Short-term survey with Ol-UM. Permanent dialysis quantification monitoring with Ol-UM has been performed in HD patients over a period of several weeks [42]. Despite the small number of patients explored, it is interesting to note that the dialysis dose delivered remained relatively constant over a 1–3 month period, whilst the PCR fluctuated around the mean value with a variation averaging 18%. Such physiological variations in PCR observed in stable HD patients suggest that dialysis quantification must be performed frequently to be clinically meaningful. Moreover, time behaviour changes of dialysis dose delivered and PCR are clinically more interesting than the absolute value of the computed parameters.

Ol-UM as atool for examining urea kinetics in HD patients. The use of UM devices has also contributed to our better understanding of the complex kinetics of urea in the body and to validate a simplified calculation approach [43,44].

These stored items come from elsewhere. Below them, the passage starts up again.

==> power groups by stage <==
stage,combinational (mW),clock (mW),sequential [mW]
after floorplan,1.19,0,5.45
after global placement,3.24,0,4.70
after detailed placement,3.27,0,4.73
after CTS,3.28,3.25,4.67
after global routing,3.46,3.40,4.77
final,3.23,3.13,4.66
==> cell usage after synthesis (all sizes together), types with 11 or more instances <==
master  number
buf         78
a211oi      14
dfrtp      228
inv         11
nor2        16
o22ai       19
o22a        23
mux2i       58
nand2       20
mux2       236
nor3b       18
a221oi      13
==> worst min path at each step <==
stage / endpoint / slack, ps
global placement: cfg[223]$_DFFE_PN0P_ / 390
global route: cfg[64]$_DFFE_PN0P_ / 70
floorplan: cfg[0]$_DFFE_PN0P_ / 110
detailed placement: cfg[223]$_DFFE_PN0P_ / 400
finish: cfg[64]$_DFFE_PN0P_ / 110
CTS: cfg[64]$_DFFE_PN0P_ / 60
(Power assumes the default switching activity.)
[src/sbag_back.sv]
`timescale 1ns / 1ps
// ---------------------------------------------------------------------------
// sbag_back
// source coordinate, clipping, pitch multiply and address add, output stage
// ---------------------------------------------------------------------------
module sbag_back (
    input  logic                 clk,
    input  logic [2:0]           en,
    input  sbag_pkg::cfg_t       cfg,
    input  sbag_pkg::div_out_t   din,
    output sbag_pkg::out_t       dout
);
    import sbag_pkg::*;

    typedef struct packed {
        logic                  valid;
        logic [OUT_W-1:0]      sx_o;
        logic [OUT_W-1:0]      sy_o;
        logic [OUT_W-1:0]      dx_o;
        logic [OUT_W-1:0]      dy_o;
        logic [COORD_BITS-1:0] sx_u;
        logic [COORD_BITS-1:0] sy_u;
        logic [COORD_BITS-1:0] dx_u;
        logic [COORD_BITS-1:0] dy_u;
    } back_a_t;

    typedef struct packed {
        logic              valid;
        logic [OUT_W-1:0]  sx_o;
        logic [OUT_W-1:0]  sy_o;
        logic [OUT_W-1:0]  dx_o;
        logic [OUT_W-1:0]  dy_o;
        logic [PROD_W-1:0] s_prod;
        logic [OFS_W-1:0]  s_ofs;
        logic [PROD_W-1:0] d_prod;
        logic [OFS_W-1:0]  d_ofs;
    } back_b_t;

    back_a_t a_reg;
    back_a_t a_next;
    back_b_t b_reg;
    back_b_t b_next;
    out_t    o_reg;
    out_t    o_next;

    logic signed [XW-1:0] sx;
    logic signed [XW-1:0] sy;
    logic [SUM_W-1:0]     s_sum;
    logic [SUM_W-1:0]     d_sum;

    // stage a: source coordinate and clip against both surfaces
    always_comb
    begin
        sx = fld_sext(fld_lo(cfg.src_origin)) + $signed(XW'(din.q_x));
        sy = fld_sext(fld_hi(cfg.src_origin)) + $signed(XW'(din.q_y));

        a_next.valid = din.side.in_rect
            && !din.side.dx[XW-1] && (din.side.dx < $signed(XW'(fld_lo(cfg.dst_geom[31:0]))))
            && !din.side.dy[XW-1] && (din.side.dy < $signed(XW'(fld_hi(cfg.dst_geom[31:0]))))
            && !sx[XW-1] && (sx < $signed(XW'(fld_lo(cfg.src_geom[31:0]))))
            && !sy[XW-1] && (sy < $signed(XW'(fld_hi(cfg.src_geom[31:0]))));
        a_next.sx_o = sat16(sx);
        a_next.sy_o = sat16(sy);
        a_next.dx_o = sat16(din.side.dx);
        a_next.dy_o = sat16(din.side.dy);
        a_next.sx_u = sx[COORD_BITS-1:0];
        a_next.sy_u = sy[COORD_BITS-1:0];
        a_next.dx_u = din.side.dx[COORD_BITS-1:0];
        a_next.dy_u = din.side.dy[COORD_BITS-1:0];
    end

    // stage b: row times pitch, column times bytes per pixel
    always_comb
    begin
        b_next.valid  = a_reg.valid;
        b_next.sx_o   = a_reg.sx_o;
        b_next.sy_o   = a_reg.sy_o;
        b_next.dx_o   = a_reg.dx_o;
        b_next.dy_o   = a_reg.dy_o;
        b_next.s_prod = PROD_W'(a_reg.sy_u) * PROD_W'(cfg.src_pitch);
        b_next.d_prod = PROD_W'(a_reg.dy_u) * PROD_W'(cfg.dst_pitch);
        b_next.s_ofs  = OFS_W'(a_reg.sx_u) << bpp_shift(cfg.src_geom[33:32]);
        b_next.d_ofs  = OFS_W'(a_reg.dx_u) << bpp_shift(cfg.dst_geom[33:32]);
    end

    // stage c: address add, zero for an invalid pair
    always_comb
    begin
        s_sum = SUM_W'(b_reg.s_prod) + SUM_W'(b_reg.s_ofs);
        d_sum = SUM_W'(b_reg.d_prod) + SUM_W'(b_reg.d_ofs);
        o_next.pair_valid = b_reg.valid;
        o_next.src_col    = b_reg.sx_o;
        o_next.src_row    = b_reg.sy_o;
        o_next.dst_col    = b_reg.dx_o;
        o_next.dst_row    = b_reg.dy_o;
        o_next.src_addr   = b_reg.valid ? ADDR_OUT_W'(s_sum[ADDR_BITS-1:0]) : '0;
        o_next.dst_addr   = b_reg.valid ? ADDR_OUT_W'(d_sum[ADDR_BITS-1:0]) : '0;
    end

    always_ff @(posedge clk)
    begin
        if (en[0])
            a_reg <= a_next;
        if (en[1])
            b_reg <= b_next;
        if (en[2])
            o_reg <= o_next;
    end

    assign dout = o_reg;

endmodule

Future of Ol-UM in dialysis

Ol-UM devices must be considered as ideal tools to ensure the delivery of quality dialysis on a routine basis. Ol-UM permits simple, reliable and permanent control of dialysis efficacy (dialysis dose). At the same time, it gives direct insight into the protein nutritional status of the patients.

However, these devices currently are not in widespread use because they can be time consuming and costly, because of the disposable materials required. In order to be usable in routine HD, Ol-UM must be adapted to this function. Integration of an Ol-UM device into the dialysis monitor is obviously required. Clinical use must be simplified, automated and coupled to the dialysis monitor function. Disposable materials required to carry out Ol-UM (e.g. urease) must be simple and available at low cost. Analysis must be performed automatically and results provided at the end of the dialysis session.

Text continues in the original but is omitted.